A metric which accounts for unbalanced classes is the macro F1-score. Generally, an F1-score balances precision and recall to punish models that either miss too many true cases (low recall) or produce too many false positives (low precision). A high F1-score indicates a model is good at classifying true cases without causing too many false positives. A macro F1-score is used for multi-class cases because it computes the F1-score separately for each class and then averages those three scores. This method works better than accuracy for imbalanced classes because it treats all classes equally, regardless of how many examples they have.

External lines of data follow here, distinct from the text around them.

$ cat src/rtl/async_ready_watchdog.sv
module async_ready_watchdog #(
  parameter int ADDR_W = 32,
  parameter int CNT_W  = 16
) (
  input  logic              clk,
  input  logic              rst_n,
  input  logic              xfer_start,
  input  logic              xfer_end,
  input  logic              beat_strobe,
  input  logic              wait_req,
  input  logic              dev_rdy,
  input  logic [ADDR_W-1:0] addr,
  input  logic [CNT_W-1:0]  limit,
  input  logic              irq_clr,
  output logic              irq,
  output logic [ADDR_W-1:0] fault_addr,
  output logic              refresh_hold,
  output logic              xfer_abort
);

  logic [1:0]        wait_sync, rdy_sync;
  logic              busy;
  logic [CNT_W-1:0]  elapsed;
  logic [ADDR_W-1:0] beat_addr;
  logic              stall;

  always_ff @(posedge clk or negedge rst_n)
    if (!rst_n) begin
      wait_sync <= 2'b00;
      rdy_sync  <= 2'b11;
    end else begin
      wait_sync <= {wait_sync[0], wait_req};
      rdy_sync  <= {rdy_sync[0], dev_rdy};
    end

  assign stall = wait_sync[1] | ~rdy_sync[1];

  assign xfer_abort = busy && (limit != '0) && (elapsed >= limit) && stall && !xfer_end;
  assign refresh_hold = busy;

  always_ff @(posedge clk or negedge rst_n)
    if (!rst_n) begin
      busy      <= 1'b0;
      elapsed   <= '0;
      beat_addr <= '0;
    end else if (!busy) begin
      if (xfer_start) begin
        busy      <= 1'b1;
        elapsed   <= '0;
        beat_addr <= addr;
      end
    end else begin
      if (xfer_end || xfer_abort) busy <= 1'b0;
      else if (elapsed != '1) elapsed <= elapsed + 1'b1;
      if (beat_strobe) beat_addr <= addr;
    end

  always_ff @(posedge clk or negedge rst_n)
    if (!rst_n) begin
      irq        <= 1'b0;
      fault_addr <= '0;
    end else begin
      if (xfer_abort) irq <= 1'b1;
      else if (irq_clr) irq <= 1'b0;
      if (xfer_abort && !irq) fault_addr <= beat_addr;
    end

  a_r2_abort_sets_irq: assert property (@(posedge clk) disable iff (!rst_n)
    xfer_abort |=> irq);
  a_r2_abort_ends_hold: assert property (@(posedge clk) disable iff (!rst_n)
    xfer_abort |=> !refresh_hold);
  a_r5_zero_limit_quiet: assert property (@(posedge clk) disable iff (!rst_n)
    (limit == '0) |-> !xfer_abort);
  a_r6_irq_sticky: assert property (@(posedge clk) disable iff (!rst_n)
    (irq && !irq_clr) |=> irq);
  a_r7_addr_frozen: assert property (@(posedge clk) disable iff (!rst_n)
    irq |=> $stable(fault_addr));
  a_r8_end_drops_hold: assert property (@(posedge clk) disable iff (!rst_n)
    (refresh_hold && xfer_end) |=> !refresh_hold);

endmodule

In this case, macro F1 will emphasize how well the model identifies suspect and pathological fetuses, not just the majority healthy class. 

In [None]:
accs = np.array([metrics.accuracy_score(y_test, dt_preds), 
                 metrics.accuracy_score(y_test, ab_preds), 
                 metrics.accuracy_score(y_test, rf_preds)])
f1s = np.array([metrics.f1_score(y_test, dt_preds, average='macro'), 
                metrics.f1_score(y_test, ab_preds, average='macro'), 
                metrics.f1_score(y_test, rf_preds, average='macro')])
models = np.array(['DecisionTree', 'AdaBoost', 'RandomForest'])
df = pd.DataFrame({'Model': models,
              'Accuracy': accs,
              'F1_macro': f1s})
df

In [None]:
x = np.arange(3)  
fig, ax = plt.subplots(figsize=(7,4))
ax.bar(x - width/2, df['Accuracy'], width, 
       label='Accuracy', color = 'darkblue')
ax.bar(x + width/2, df['F1_macro'], width, 
       label='Macro F1', color = 'darkorange')
ax.set_ylabel('Metric Value')
ax.set_title('Model Comparisons with Accuracy and Macro F1')
ax.set_xticks(x)
ax.set_xticklabels(models)
ax.set_ylim(0, 1)
ax.legend()
plt.show()

## Analysis 
The Random Forest model achieved the best overall performance, with an accuracy of 0.927 and a macro F1-score of 0.861, outperforming both the single Decision Tree and AdaBoost. The Decision Tree also performed well (accuracy 0.908, F1_macro 0.833), demonstrating that a single interpretable tree can capture much of the structure in the CTG dataset. AdaBoost, on the other hand, performed significantly worse (accuracy 0.798, F1_macro 0.419), likely due to the small dataset size or sensitivity to noisy cases. 

These results highlight that ensembles can improve robustness: Random Forest reduces variance through bagging and generalizes better than a single tree. In terms of interpretability, the single Decision Tree is the easiest to visualize and explain, making it useful for clinical contexts, while Random Forest and AdaBoost are harder to interpret directly. However, both ensembles allow for analysis of feature importance, which can provide insight into the most influential CTG features for making predictions.

In [None]:
fi_df = pd.DataFrame({'Feature': X_train.columns, 
                      'Importance': rf.feature_importances_})
fi_df = fi_df.sort_values(by='Importance', ascending=True)
plt.barh(fi_df['Feature'], fi_df['Importance'], color='darkgreen')
plt.xlabel('Importance')
plt.title('Random Forest Feature Importance')
plt.show()

The Random Forest model identified several CTG features as particularly important for predicting fetal health. The most influential features were abnormal_short_term_variability, percentage_of_time_with_abnormal_long_term_variability, and mean_value_of_short_term_variability, indicating that both short-term and long-term variability metrics are key indicators of fetal well-being. 

## Conclusion 

Altogether, the Random Forest model not only demonstrated the highest predictive performance among the three classifiers but also provides a valuable tool for real-world fetal health assessment. By accurately identifying cases as normal, suspect, or pathological, the model could assist obstetricians in prioritizing high-risk pregnancies and supporting timely clinical interventions. The ability to quantify feature importance further enhances its practical utility, allowing clinicians to understand which aspects of a CTG most strongly influence predictions. While not as immediately interpretable as a single Decision Tree, the combination of high accuracy, robustness to variance, and insight into key features makes Random Forest a promising model for aiding decision-making in prenatal care.